Modular Polynomial Multiplication Using RSA/ECC coprocessor

Abstract

Modular polynomial multiplication is a core and costly operation of ideal lattice-based schemes. In the context of embedded devices, previous works transform the polynomial multiplication to an integer one using Kronecker substitution. Then thanks to this transformation, existing coprocessors which handle large-integer operations can be re-purposed to speed-up lattice-based cryptography. In a nutshell, the Kronecker substitution transforms by evaluation the polynomials to integers, multiplies it with an integer multiplication and gets back to a polynomial result using a radix conversion.
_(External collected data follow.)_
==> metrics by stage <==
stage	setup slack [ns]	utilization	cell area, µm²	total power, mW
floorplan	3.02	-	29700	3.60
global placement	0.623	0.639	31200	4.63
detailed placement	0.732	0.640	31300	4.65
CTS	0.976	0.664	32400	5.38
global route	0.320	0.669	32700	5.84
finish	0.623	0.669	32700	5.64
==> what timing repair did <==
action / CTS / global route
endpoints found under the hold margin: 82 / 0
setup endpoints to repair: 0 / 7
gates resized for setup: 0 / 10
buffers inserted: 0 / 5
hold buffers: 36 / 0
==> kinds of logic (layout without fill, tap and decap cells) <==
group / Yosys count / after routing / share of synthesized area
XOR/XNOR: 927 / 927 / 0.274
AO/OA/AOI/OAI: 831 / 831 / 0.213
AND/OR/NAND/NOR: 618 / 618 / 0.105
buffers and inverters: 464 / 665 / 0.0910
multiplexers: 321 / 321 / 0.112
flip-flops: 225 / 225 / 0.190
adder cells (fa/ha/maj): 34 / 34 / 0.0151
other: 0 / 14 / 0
**config.mk**
```make
export PLATFORM = sky130hd
export DESIGN_NAME = lce_ladder_contact_evaluator
export DESIGN_NICKNAME = d
export VERILOG_FILES = /design/src/rtl/lce_pkg.sv /design/src/rtl/lce_ladder_contact_evaluator.sv
export SDC_FILE = /design/constraint.sdc
export NUM_CORES = 1
export LEC_CHECK = 0
export BUFFER_PORTS_ARGS = -buffer_cell sky130_fd_sc_hd__buf_2
export CAP_MARGIN = 0
export CORE_UTILIZATION = 36
export DETAILED_ROUTE_END_ITERATION = 8
export PLACE_DENSITY = 0.89
export REMOVE_ABC_BUFFERS = 1
export SYNTH_ARGS = -nofsm -noshare
export SYNTH_HDL_FRONTEND = slang
export SYNTH_SLANG_ARGS = --single-unit
```
**constraint.sdc**
```tcl
create_clock -name sys_clk -period 1.2 [get_ports sys_clk]
set_input_delay 0.06 -clock sys_clk [delete_from_list [all_inputs] [get_ports sys_clk]]
set_output_delay 0.06 -clock sys_clk [all_outputs]
set_load 0.02 [all_outputs]
```
==> src/rtl/bridge_secondary_cfg_defs.vh <==
// Constants of the secondary-side configuration registers of the bridge.
// Assumes byte addresses of configuration dwords; included by bare name.
`ifndef BRIDGE_SECONDARY_CFG_DEFS_VH
`define BRIDGE_SECONDARY_CFG_DEFS_VH

// ****************************************************************
// Dword addresses
// ****************************************************************
`define ADDR_BUS_NUMBERS        8'h18
`define ADDR_IO_AND_STATUS      8'h1C

// ****************************************************************
// Field positions and fixed values
// ****************************************************************
`define LAT_LSB                 24
`define IO_CAP_32BIT            4'h1
`define IO_BASE_LSB             4
`define IO_LIMIT_LSB            12
`define STAT_66MHZ              21
`define STAT_FAST_B2B           23
`define STAT_DATA_PAR           24
`define STAT_DEVSEL_LSB         25
`define DEVSEL_MEDIUM           2'h1
`define STAT_SIG_TABORT         27
`define STAT_RCV_TABORT         28
`define STAT_RCV_MABORT         29
`define STAT_RCV_SERR           30
`define STAT_DET_PERR           31

// ****************************************************************
// Reset values
// ****************************************************************
`define LAT_RESET               8'h00
`define IO_FIELD_RESET          4'h0

`endif

==> src/rtl/w1c_event_bit.v <==
// One sticky status bit that hardware sets and software clears by writing 1.
// Assumes the set and clear strobes are synchronous one-cycle levels.
`timescale 1ns/1ps

module w1c_event_bit (
    input  wire clk,
    input  wire nrst,
    input  wire set_event,
    input  wire clear_req,
    output reg  flag
);

    // ****************************************************************
    // Sticky flag, set wins over a clear in the same cycle
    // ****************************************************************
    always @(posedge clk) begin
        if (!nrst) begin
            flag <= 1'b0;
        end else if (set_event) begin
            flag <= 1'b1;
        end else if (clear_req) begin
            flag <= 1'b0;
        end
    end

endmodule

==> src/rtl/latency_timer.v <==
// Secondary master latency counter.
// Assumes frame_start pulses when the bridge asserts its secondary frame.
`timescale 1ns/1ps

module latency_timer #(
    parameter WIDTH = 8
) (
    input  wire             clk,
    input  wire             nrst,
    input  wire [WIDTH-1:0] preset,
    input  wire             frame_start,
    input  wire             master_active,
    output wire             expired
);

    reg  [WIDTH-1:0] count;
    reg              running;

    // ****************************************************************
    // Count clocks from frame assertion; one-cycle granularity
    // ****************************************************************
    always @(posedge clk) begin
        if (!nrst) begin
            count   <= {WIDTH{1'b0}};
            running <= 1'b0;
        end else if (frame_start) begin
            count   <= preset;
            running <= 1'b1;
        end else if (!master_active) begin
            running <= 1'b0;
        end else if (running && count != {WIDTH{1'b0}}) begin
            count <= count - {{(WIDTH-1){1'b0}}, 1'b1};
        end
    end

    // Zero preset expires at once, so the first data phase ends it
    assign expired = running && (count == {WIDTH{1'b0}});

endmodule

==> src/rtl/bridge_secondary_cfg_regs.v <==
// Secondary latency timer, I/O window low halves and secondary status.
// Assumes a configuration port with dword address, byte enables and
// single-cycle read and write strobes, plus event pulses from the
// secondary bus engine; all inputs synchronous to clk.
`timescale 1ns/1ps
`include "bridge_secondary_cfg_defs.vh"

// Notes on behaviour
// RULE_01 - Eight-bit writable latency timer counts clocks from secondary frame assertion.
// RULE_02 - Timer zero and grant withdrawn ends transfer after first data phase, except MWI.
// RULE_03 - Nonzero timer expired with grant gone ends transfer at next data-phase boundary.
// RULE_04 - I/O base low nibble is read-only and returns 0x1.
// RULE_05 - I/O limit low nibble is read-only and returns 0x1.
// RULE_06 - Writable I/O base gives address bits 15:12; lower bits zero, 4 kB aligned.
// RULE_07 - Writable I/O limit gives address bits 15:12 of window top.
// RULE_08 - Address bits 31:16 of both come from the upper I/O register.
// RULE_09 - Status event bits clear on writing 1; writing 0 leaves them.
// RULE_10 - Status bits 20:16 and 22 read as zero.
// RULE_11 - Status bit 21 follows the 66 MHz capability strap pin.
// RULE_12 - Status bit 23 always reads 1 for fast back-to-back.
// RULE_13 - Bit 24 sets when master, parity error seen, and parity response enabled.
// RULE_14 - Device-select timing field reads binary 01, medium timing.
// RULE_15 - Bit 27 sets when bridge as target signals target abort.
// RULE_16 - Bit 28 sets when bridge as master receives target abort.
// RULE_17 - Bit 29 sets when bridge as initiator receives master abort.
// RULE_18 - Bit 30 sets when secondary system error signal is seen asserted.
// RULE_19 - Bit 31 sets on address or data parity error on secondary side.
module bridge_secondary_cfg_regs #(
    parameter LAT_WIDTH = 8
) (
    input  wire        clk,
    input  wire        nrst,
    // Configuration access port
    input  wire [7:0]  cfg_addr,
    input  wire [3:0]  cfg_byte_en_n,
    input  wire        cfg_write,
    input  wire        cfg_read,
    input  wire [31:0] cfg_wdata,
    output reg  [31:0] cfg_rdata,
    // Upper I/O address halves, held elsewhere
    input  wire [15:0] io_base_upper,
    input  wire [15:0] io_limit_upper,
    // Secondary master sequencing
    input  wire        sec_frame_start,
    input  wire        sec_master_active,
    input  wire        sec_grant,
    input  wire        sec_data_phase_done,
    input  wire        sec_mem_write_inval,
    output wire        sec_master_stop,
    // I/O window decode
    input  wire [31:0] io_addr,
    output wire        io_addr_in_window,
    output wire [31:0] io_window_bottom,
    output wire [31:0] io_window_top,
    // Status events
    input  wire        speed_capability_strap,
    input  wire        secondary_parity_err_n,
    input  wire        primary_parity_err,
    input  wire        parity_response_en,
    input  wire        sec_target_abort_sent,
    input  wire        sec_target_abort_rcvd,
    input  wire        sec_master_abort_rcvd,
    input  wire        secondary_system_err_n,
    input  wire        sec_addr_parity_err,
    input  wire        sec_data_parity_err
);

    reg  [LAT_WIDTH-1:0] secondary_master_latency_timer;
    reg  [3:0]           io_base_field;
    reg  [3:0]           io_limit_field;
    reg                  strap_seen;
    wire                 lat_expired;
    wire [7:0]           io_window_base_low;
    wire [7:0]           io_window_limit_low;
    wire [15:0]          secondary_side_status;
    wire [4:0]           event_set;
    wire [4:0]           event_clear;
    wire [4:0]           event_flag;
    wire                 par_set;
    wire                 par_clear;
    wire                 par_flag;
    wire                 wr_18;
    wire                 wr_1c;

    // ****************************************************************
    // Address and byte-lane decode
    // ****************************************************************
    function lane_write;
        input [7:0] addr;
        input [7:0] target;
        input [3:0] be_n;
        input [1:0] lane;
        begin
            lane_write = (addr == target) && !be_n[lane];
        end
    endfunction

    assign wr_18 = cfg_write && lane_write(cfg_addr, `ADDR_BUS_NUMBERS, cfg_byte_en_n, 2'h3);
    assign wr_1c = cfg_write && (cfg_addr == `ADDR_IO_AND_STATUS);

    // ****************************************************************
    // Writable fields
    // ****************************************************************
    always @(posedge clk) begin
        if (!nrst) begin
            secondary_master_latency_timer <= `LAT_RESET;
            io_base_field                  <= `IO_FIELD_RESET;
            io_limit_field                 <= `IO_FIELD_RESET;
        end else begin
            if (wr_18) begin
                // All timer bits writable [RULE_01]
                secondary_master_latency_timer <= cfg_wdata[`LAT_LSB +: LAT_WIDTH];
            end
            if (wr_1c && !cfg_byte_en_n[0]) begin
                io_base_field <= cfg_wdata[`IO_BASE_LSB +: 4]; // [RULE_06]
            end
            if (wr_1c && !cfg_byte_en_n[1]) begin
                io_limit_field <= cfg_wdata[`IO_LIMIT_LSB +: 4]; // [RULE_07]
            end
        end
    end

    // ****************************************************************
    // Latency timer and master stop
    // ****************************************************************
    latency_timer #(
        .WIDTH (LAT_WIDTH)
    ) u_latency_timer (
        .clk           (clk),
        .nrst          (nrst),
        .preset        (secondary_master_latency_timer),
        .frame_start   (sec_frame_start),
        .master_active (sec_master_active),
        .expired       (lat_expired)
    );

    // Stop at the boundary once expired with grant gone; MWI runs on at zero
    assign sec_master_stop = sec_master_active && lat_expired && !sec_grant
                             && sec_data_phase_done
                             && !(sec_mem_write_inval
                                  && secondary_master_latency_timer == {LAT_WIDTH{1'b0}}); // [RULE_02] [RULE_03]

    // ****************************************************************
    // I/O forwarding window
    // ****************************************************************
    assign io_window_base_low  = {io_base_field, `IO_CAP_32BIT};  // [RULE_04]
    assign io_window_limit_low = {io_limit_field, `IO_CAP_32BIT}; // [RULE_05]
    // Upper halves from the upper I/O registers, 4 kB granularity
    assign io_window_bottom = {io_base_upper, io_base_field, 12'h000};   // [RULE_06] [RULE_08]
    assign io_window_top    = {io_limit_upper, io_limit_field, 12'hFFF}; // [RULE_07] [RULE_08]
    assign io_addr_in_window = (io_addr >= io_window_bottom) && (io_addr <= io_window_top);

    // ****************************************************************
    // Strap sampled on every clock after reset release
    // ****************************************************************
    always @(posedge clk) begin
        if (!nrst) begin
            strap_seen <= 1'b0;
        end else begin
            strap_seen <= speed_capability_strap; // [RULE_11]
        end
    end

    // ****************************************************************
    // Status events
    // ****************************************************************
    assign par_set = sec_master_active && parity_response_en
                     && (!secondary_parity_err_n || primary_parity_err); // [RULE_13]
    assign event_set = {sec_addr_parity_err || sec_data_parity_err, // [RULE_19]
                        !secondary_system_err_n,                    // [RULE_18]
                        sec_master_abort_rcvd,                      // [RULE_17]
                        sec_target_abort_rcvd,                      // [RULE_16]
                        sec_target_abort_sent};                     // [RULE_15]
    // Clear on write of one to the upper lane [RULE_09]
    assign par_clear = wr_1c && !cfg_byte_en_n[3] && cfg_wdata[`STAT_DATA_PAR];
    assign event_clear = (wr_1c && !cfg_byte_en_n[3]) ?
                         cfg_wdata[`STAT_DET_PERR:`STAT_SIG_TABORT] : 5'h00;

    w1c_event_bit u_par_bit (
        .clk       (clk),
        .nrst      (nrst),
        .set_event (par_set),
        .clear_req (par_clear),
        .flag      (par_flag)
    );

    genvar gi;
    generate
        for (gi = 0; gi < 5; gi = gi + 1) begin : g_event
            w1c_event_bit u_bit (
                .clk       (clk),
                .nrst      (nrst),
                .set_event (event_set[gi]),
                .clear_req (event_clear[gi]),
                .flag      (event_flag[gi])
            );
        end
    endgenerate

    // Status word, bits 31:16 of the dword
    assign secondary_side_status = {event_flag,      // 31:27
                                    `DEVSEL_MEDIUM,  // [RULE_14]
                                    par_flag,        // [RULE_13]
                                    1'b1,            // [RULE_12]
                                    1'b0,            // [RULE_10]
                                    strap_seen,      // [RULE_11]
                                    5'h00};          // [RULE_10]

    // ****************************************************************
    // Read data register
    // ****************************************************************
    always @(posedge clk) begin
        if (!nrst) begin
            cfg_rdata <= 32'h00000000;
        end else if (cfg_read) begin
            case (cfg_addr)
                `ADDR_BUS_NUMBERS: begin
                    cfg_rdata <= {secondary_master_latency_timer, 24'h000000};
                end
                `ADDR_IO_AND_STATUS: begin
                    cfg_rdata <= {secondary_side_status, io_window_limit_low,
                                  io_window_base_low};
                end
                default: begin
                    cfg_rdata <= 32'h00000000;
                end
            endcase
        end
    end

endmodule

==> config.mk <==
export PLATFORM = sky130hd
export DESIGN_NAME = bridge_secondary_cfg_regs
export DESIGN_NICKNAME = d
export VERILOG_FILES = /design/src/rtl/w1c_event_bit.v /design/src/rtl/latency_timer.v /design/src/rtl/bridge_secondary_cfg_regs.v
export VERILOG_INCLUDE_DIRS = /design/src /design/src/rtl
export SDC_FILE = /design/constraint.sdc
export NUM_CORES = 1
export LEC_CHECK = 0
export BUFFER_PORTS_ARGS = -buffer_cell sky130_fd_sc_hd__buf_2
export CAP_MARGIN = 20
export CORE_MARGIN = 10
export CORE_UTILIZATION = 40
export DETAILED_ROUTE_END_ITERATION = 6
export GPL_TIMING_DRIVEN = 0
export PLACE_DENSITY = 0.85
export SETUP_SLACK_MARGIN = 0.2
export SYNTH_ARGS = -nofsm -noshare
export SYNTH_HDL_FRONTEND = slang
export SYNTH_SLANG_ARGS = --single-unit
==> constraint.sdc <==
create_clock -name clk -period 1.9 [get_ports clk]
set_input_delay 0.38 -clock clk [delete_from_list [all_inputs] [get_ports clk]]
set_output_delay 0.38 -clock clk [all_outputs]
set_load 0.01 [all_outputs]
Yosys cells after proc, flatten, opt, wreduce, memory -nomap -nowiden:

Index checks and enable logic that the tools add are counted.

* register bits: 64
* bits of input ports: 127
* output and inout bits: 98
* word-level logic and storage cells: 75

* $add $sub $neg: 1
* order comparisons: 2
* equality and inequality tests: 4
* mux-type cells: 19
* reductions and logical operators: 36

Operators with widths (count)
* 32-bit one-hot mux with 2 select lines: 1
* 32-bit >= comparator: 1
* 32-bit less-or-equal comparator: 1
* 8-bit 2-to-1 mux: 3
* 1-bit logical AND: 17
* 8-bit by 5-bit equality test with 1-bit output, second input constant: 2
* 8-bit zero test: 2
* 1-bit 2-to-1 mux: 14
* 2-bit nonzero test: 7
* 8-bit nonzero test: 1
* 8-bit by 1-bit subtractor with 8-bit output, second input constant: 1
* 1-bit zero test: 6
* 5-bit 2-to-1 mux: 1
* 1-bit logical OR: 2
* 2-bit by 1-bit inequality test with 1-bit output, second input constant: 1
* 2-bit inequality test, second input constant: 1
* 2-bit AND reduction: 1

Depth between registers and ports, before layout:

* word-level depth: 6
* depth in mapped cells: 7
* gate-level depth less buffers: 7

By module:

Synthesis repeated with hierarchy kept, for this count alone.

* cells, all modules: 463
* area total of the unflattened synthesis: 3922.5 um^2

By module, submodules not included
* bridge_secondary_cfg_regs: instances 1, cells each 385, area an instance 3155.5 um^2, seq. area each 700.7 um^2
* latency_timer: instances 1, cells each 60, area an instance 519.2 um^2, seq. area each 180.2 um^2
* w1c_event_bit: instances 6, cells each 3, area an instance 41.3 um^2, seq. area each 20.0 um^2

Worst setup path after synthesis:

No wires, ideal clock.

* path type: in2out
* start: input port io_limit_upper[3]
* end: output port io_addr_in_window
* arrival time: 1.719 ns
* required time: 1.520 ns
* slack: -0.199 ns
* cell stages on the path: 7
* path buffers: 0
* cells stage by stage: inv_1 -> ha_1 -> and3_1 -> a221o_1 -> a22oi_1 -> nand3_1 -> a22oi_1

* longest elaborated chain between the ends: 2

Ends and longest elaborated chain
* from (decl): RTL line bridge_secondary_cfg_regs.v:42 `input wire [15:0] io_limit_upper,`
* 32-bit less-or-equal comparator: RTL line bridge_secondary_cfg_regs.v:151 `assign io_addr_in_window = (io_addr >= io_window_bottom) && (io_addr <= io_window_top);`
* 1-bit logical AND: RTL line bridge_secondary_cfg_regs.v:151
* to (decl): RTL line bridge_secondary_cfg_regs.v:52 `output wire io_addr_in_window,`

No other way between the ends.

Worst setup path after layout:

* start: input port io_limit_upper[9]
* end: output port io_addr_in_window

Same word-level chain as after synthesis.

==> results.cfg <==
[outcome]
status = finished, violations left
violations = negative setup slack

[placement]
dp_cells = 788
dpl.hpwl_mm = 11.3
portBuffers = 171
routabilityCongestion = 0.858
place_area_sq_um = 5180

[worst_setup_path]
timing.critical_path.cells = buf_2 -> inv_1 -> ha_1 -> a21oi_2 -> o21ai_1 -> a221oi_2 -> nand3_1 -> a22oi_2 -> buf_2
ff2ff_setup_slack_ns = 0.11
critPathMostFrequentCell = buf_2
worst_ep_required_time_ns = 1.52
r2r-end = u_latency_timer.count[5]
crit_path_max_fanout = 2
arrival_ns = 1.99
slowest_stage = a221oi_2
cpPeakStageDelay_ns = 0.35
r2r-start = u_latency_timer.count[5]
startpoint_type = input port
cp-end-kind = output pin
reg2reg_depth = 5
path_class = input port to output pin

[global_routing]
track_usage_pct = 17.8
overflow = 0
grt_max_degree = 16
antenna_found_initial = 1
grt_pass1_vias = 4130
grt_pass1_wl_mm = 20.8

[timing]
finalHoldViolations = 0
finalWorstSetupSlack_ns = -0.466
max_slew.worst_pin.slew_ns = 0.524
finalCriticalPeriod_ns = 2.37
setup_tns_ns = -0.554
slew_viol_final = 0
holdWs_ns = 0.282
rsz0062_at_grt = true
relSlewSlack_pct = 65.0
finalSetupViolations = 2
fmax_ghz = 0.423
finalCritPeriodShare_pct = 125
finClkSkew_ns = 0.00976

[pwr]
p_leak_nw = 2.79
power_frac_comb_pct = 31.9
power.internal_mw = 1.73
seqPwrFrac_pct = 43.5
cellPowerDensity_nw_per_um2 = 440
switching_share_pct = 30.7
clkPwrFrac_pct = 24.5
p_switching_mw = 0.764
ir_drop_uv = 388

[yosys]
seq_area_frac_synth_pct = 25.9
ys_types = 49
async_flop_share_pct = 0
ys.flop_type = dfxtp_1
synth_cells = 454
synth_area_sq_um = 3870
synth_edf_count = 0
syn_area_per_cell_sq_um = 8.52
ys_warn_count = 0
synth_area_leaders = dfxtp_1 26%, buf_4 14%, ha_1 14%
post-synth-top-count-cell = buf_4
ys_seq_elements = 50
synth_area_leader_cell = dfxtp_1
synth_common_cells = 70 x buf_4, 50 x dfxtp_1, 44 x inv_1
netlist.area_leader.share_pct = 25.9

[final_layout]
final_area_sq_um = 5650
finalNonFillerCells = 811
syn2layout_area_growth_pct = 46.1
final-seq-area_sq_um = 1020
drive_above_1_share_pct = 51.5
diodes = 0
fillCellCount = 795
multiInputGateArea_sq_um = 2610
nNetsFinal = 851

[die]
die_x_um = 118
num_rows = 35
coreArea_sq_um = 9330
initial_utilization_pct = 41.5
die_area_sq_um = 14000
die-height_um = 118
io_pins = 225

[hold_path]
hp-class = input port to register
hold_start = speed_capability_strap
holdPathEnd = strap_seen
whs_path_depth = 2

[cts]
cts_tree = built
htree_levels = 2
cts.clk_slew.worst_paths_ns = 0.09
hold_buffers = 0
clock_latency_ns = 0.30
clock-sinks = 50
cts_buffers = 5
clock-root-buffer = clkbuf_8
clk_path_buf_depth = 2

[run]
cap_violations = 0

[detailed_routing]
viasPerCell = 4.83
drt_wl_total_mm = 13.8
postRouteAntennaNets = 0
vias = 3915
first_pass_iters = 4
post_drt_wl_per_cell_um = 17.0
drcViolationCount = 0
drt-initial-drc-count = 159
==> registers in the layout, indices dropped and copies added (netlist names) <==
| name | cells |
|---|---|
| cfg_rdata | 18 |
| secondary_master_latency_timer | 8 |
| u_latency_timer.count | 8 |
| g_event.u_bit.flag | 5 |
| io_base_field | 4 |
| io_limit_field | 4 |
| strap_seen | 1 |
| u_latency_timer.running | 1 |
| u_par_bit.flag | 1 |
==> critical path, delay by kind of cell <==
| kind | cells | cell delay (ns) |
|---|---|---|
| AO/OA/AOI/OAI | 4 | 0.81 |
| buffers and inverters | 3 | 0.31 |
| adder cells (fa/ha/maj) | 1 | 0.31 |
| AND/OR/NAND/NOR | 1 | 0.17 |
==> cell families (layout without fill, tap and decap cells) <==
logic type	count (synthesis)	count (layout)	synth area share, %
xor+xnor	5	5	1.13
other cells	2	36	0.194
simple gates	128	128	20.7
fa+ha+maj	42	42	13.6
mux	23	23	6.14
flops	50	50	25.9
buf+inv	127	321	19.2
compound gates	77	77	13.2
==> power groups by stage <==
stage | combinational, mW | clock, mW | sequential, mW
global route | 0.873 | 0.657 | 1.09
finish | 0.795 | 0.611 | 1.08
global placement | 0.669 | 0 | 1.10
floorplan | 0.422 | 0 | 1.10
CTS | 0.737 | 0.621 | 1.08
detailed placement | 0.696 | 0 | 1.11
==> what timing repair did <==
| item | CTS | global route |
|---|---|---|
| gates cloned | 0 | 0 |
| pin swaps | 14 | 17 |
| buffers inserted | 9 | 7 |
| endpoints found under the setup margin | 9 | 20 |
| resized for setup | 28 | 37 |
==> worst max-delay path by stage <==
stage,end,start,slack (ns)
floorplan,io_addr_in_window,io_base_upper[6],-0.08
global placement,io_addr_in_window,io_limit_upper[11],-0.48
detailed placement,io_addr_in_window,io_limit_upper[11],-0.50
CTS,io_addr_in_window,io_base_field[1],-0.41
global route,io_addr_in_window,io_limit_upper[9],-0.60
finish,io_addr_in_window,io_limit_upper[9],-0.47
The previous work focused on optimization of the integer multiplication using coprocessor instructions. In this work, we pursue the seminal research by optimizing the evaluation, radix conversion and the modular reductions modulo q with today's RSA/ECC coprocessor. In particular we show that with a RSA/ECC coprocessor that can compute addition/subtraction, (modular) multiplication, shift and logical AND on integers, we can compute the whole modular polynomial multiplication using coprocessor instructions. The efficiency of our modular polynomial multiplication depends on the component specification and on the cryptosystem parameters set. Hence, we assess our algorithm on a chip for several lattice-based schemes, which are finalists of the NIST standardization. Moreover, we compare our modular polynomial multiplication with other polynomial multiplication techniques.